Figure 5. Type I and II ligand conformations in GHMP kinase ternary structures.

(A) The Type I conformation. The positioning of the γ- and Pmev-phosphoryl groups in the PMK ternary complex (shown on the left and right-hand sides of the panel, respectively) suggests that they are non-reactive. Similiar conformations are found in three of the seven GHMP-kinase ternary complex structures. (B) The Type II conformation. Positioning of the reactive moieties in the ternary complex of Gal-NAc kinase — a GHMP kinase. The Gal-NAc nucleophillic oxygen and the γ-phosphoryl group of AMPPNP appear to be positioned well to accomplish in-line displacement. This orientation is also found in three of the seven GHMP kinase ternary complex structures. (C) Alignment of the Type I and II M²⁺·nucleotides.
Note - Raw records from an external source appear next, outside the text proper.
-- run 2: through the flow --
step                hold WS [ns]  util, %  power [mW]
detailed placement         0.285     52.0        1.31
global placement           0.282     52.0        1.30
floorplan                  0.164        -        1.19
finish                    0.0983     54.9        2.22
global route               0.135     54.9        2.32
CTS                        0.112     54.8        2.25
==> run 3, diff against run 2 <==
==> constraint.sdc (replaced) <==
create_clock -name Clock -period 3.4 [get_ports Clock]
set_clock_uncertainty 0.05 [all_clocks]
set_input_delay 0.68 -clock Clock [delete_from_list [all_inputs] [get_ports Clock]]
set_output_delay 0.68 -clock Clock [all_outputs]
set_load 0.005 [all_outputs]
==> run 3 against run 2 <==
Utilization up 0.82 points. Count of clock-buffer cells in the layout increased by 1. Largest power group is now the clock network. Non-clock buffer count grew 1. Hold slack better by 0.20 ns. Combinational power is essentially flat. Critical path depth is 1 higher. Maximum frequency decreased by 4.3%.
`config.mk`:
```
export PLATFORM = sky130hd
export DESIGN_NAME = mem_access
export DESIGN_NICKNAME = d
export VERILOG_FILES = /design/src/rtl/mem_access_pkg.sv /design/src/rtl/mem_align.sv /design/src/rtl/mem_access.sv
export SDC_FILE = /design/constraint.sdc
export NUM_CORES = 1
export LEC_CHECK = 0
export CORE_ASPECT_RATIO = 0.75
export CORE_MARGIN = 2
export CORE_UTILIZATION = 44
export CTS_CLUSTER_DIAMETER = 40
export CTS_CLUSTER_SIZE = 28
export DETAILED_ROUTE_END_ITERATION = 16
export PLACE_DENSITY = 0.95
export SETUP_SLACK_MARGIN = 0.3
export SLEW_MARGIN = 10
export SYNTH_ARGS = -nofsm -noshare
export SYNTH_HDL_FRONTEND = slang
export SYNTH_SLANG_ARGS = --single-unit
```
`constraint.sdc`:
```
create_clock -name clk -period 3.1 [get_ports clk]
set_input_delay 0.465 -clock clk [delete_from_list [all_inputs] [get_ports clk]]
set_output_delay 0.465 -clock clk [all_outputs]
set_load 0.01 [all_outputs]
```
--- src/rtl/ctrl_link_pkg.sv ---
// Shared definitions for the 3-lane configuration load link: FSM encoding,
// default lane widths, the frame marker and the frame-length derivation.
package ctrl_link_pkg;

  typedef enum logic [1:0] {
    ST_IDLE  = 2'd0,
    ST_CLR   = 2'd1,
    ST_SHIFT = 2'd2,
    ST_DONE  = 2'd3
  } state_t;

  localparam int VREF_W_DEF = 4;
  localparam int DATA_W_DEF = 8;
  localparam int CONV_W_DEF = 8;

  localparam logic MARKER_BIT = 1'b1;

  function automatic int max3(input int a, input int b, input int c);
    int m;
    m = (a > b) ? a : b;
    return (m > c) ? m : c;
  endfunction

  // Frame length: one marker bit plus the widest payload.
  function automatic int frame_len(input int vw, input int dw, input int cw);
    return 1 + max3(vw, dw, cw);
  endfunction

  function automatic int cnt_width(input int l, input int clr);
    int m;
    m = (l > clr) ? l : clr;
    return $clog2(m + 1);
  endfunction

  localparam int FRAME_L_DEF = frame_len(VREF_W_DEF, DATA_W_DEF, CONV_W_DEF);

endpackage

--- src/rtl/ctrl_frame_tx_if.sv ---
// Host-side load request and serial link signals of the frame transmitter.
// master = host/test controller, slave = ctrl_frame_tx.
interface ctrl_frame_tx_if
  import ctrl_link_pkg::*;
#(
  parameter int VREF_W = VREF_W_DEF,
  parameter int DATA_W = DATA_W_DEF,
  parameter int CONV_W = CONV_W_DEF
) ();

  logic              load;
  logic [VREF_W-1:0] vref_in;
  logic [DATA_W-1:0] data_in;
  logic [CONV_W-1:0] conv_in;
  logic              ready;
  logic              done;
  logic              rx_clr_n;
  logic              sd_vref;
  logic              sd_data;
  logic              sd_conv;

  modport master (
    output load, vref_in, data_in, conv_in,
    input  ready, done, rx_clr_n, sd_vref, sd_data, sd_conv
  );

  modport slave (
    input  load, vref_in, data_in, conv_in,
    output ready, done, rx_clr_n, sd_vref, sd_data, sd_conv
  );

endinterface

--- src/rtl/frame_lane_ser.sv ---
// One serial lane: registers the frame bit for the index it will be showing
// next cycle (marker, then payload LSB-first, then zero padding).
module frame_lane_ser
  import ctrl_link_pkg::*;
#(
  parameter int W     = 8,
  parameter int IDX_W = 4
) (
  input  logic             clk,
  input  logic             rst,
  input  logic             i_en,
  input  logic [W-1:0]     i_payload,
  input  logic [IDX_W-1:0] i_idx,
  output logic             o_sd
);

  logic w_bit;
  logic r_sd_p1;

  // Compare-based select so the index can never address past the payload MSB.
  always_comb begin
    w_bit = 1'b0;
    if (i_idx == '0) begin
      w_bit = MARKER_BIT;
    end else begin
      for (int i = 0; i < W; i++) begin
        if (i_idx == IDX_W'(i + 1)) begin
          w_bit = i_payload[i];
        end
      end
    end
  end

  // ---- stage p1: registered lane output ----
  always_ff @(posedge clk or posedge rst) begin
    if (rst) begin
      r_sd_p1 <= 1'b0;
    end else begin
      r_sd_p1 <= i_en & w_bit;
    end
  end

  assign o_sd = r_sd_p1;

endmodule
The adenine bases of the Type I and II nucleotides were aligned. The PMK nucleotide color coding: carbon (yellow), phosphorus (orange), divalent cation (red); the Gal-NAc kinase nucleotide color coding: carbon and phosphorus (grey), divalent cation (green). (D) Comparison of the Type I and II active-sites. Resides (grey) within 3 Å of the PPP_i·Mg²⁺ moiety (green) of Glc-NAc kinase complex (Type II) are linked to the moiety by blank dotted lines. Analogous residues in the PMK complex (Type I) are shown in orange. Dashed red lines connect the divalent cation to the α, β and γ-phosphoryl groups to which it is coordinated. (E) Positioning the Type II nucleotide·M²⁺ in the Type I active site. The Type I and II active-sites were superposed using C_α-alignments of conserved regions of PMK and Gal-NAc kinase. The GalNac nucleotide (Type II) is shown in grey and its associated cation (Mn²⁺) is red. The transition from Type I to II requires the cation to migrate across the active-site cavity. Blue spheres represent ordered water. Figures were produed using PyMol (54) and the surface, shown in E, was created with Hollow (56).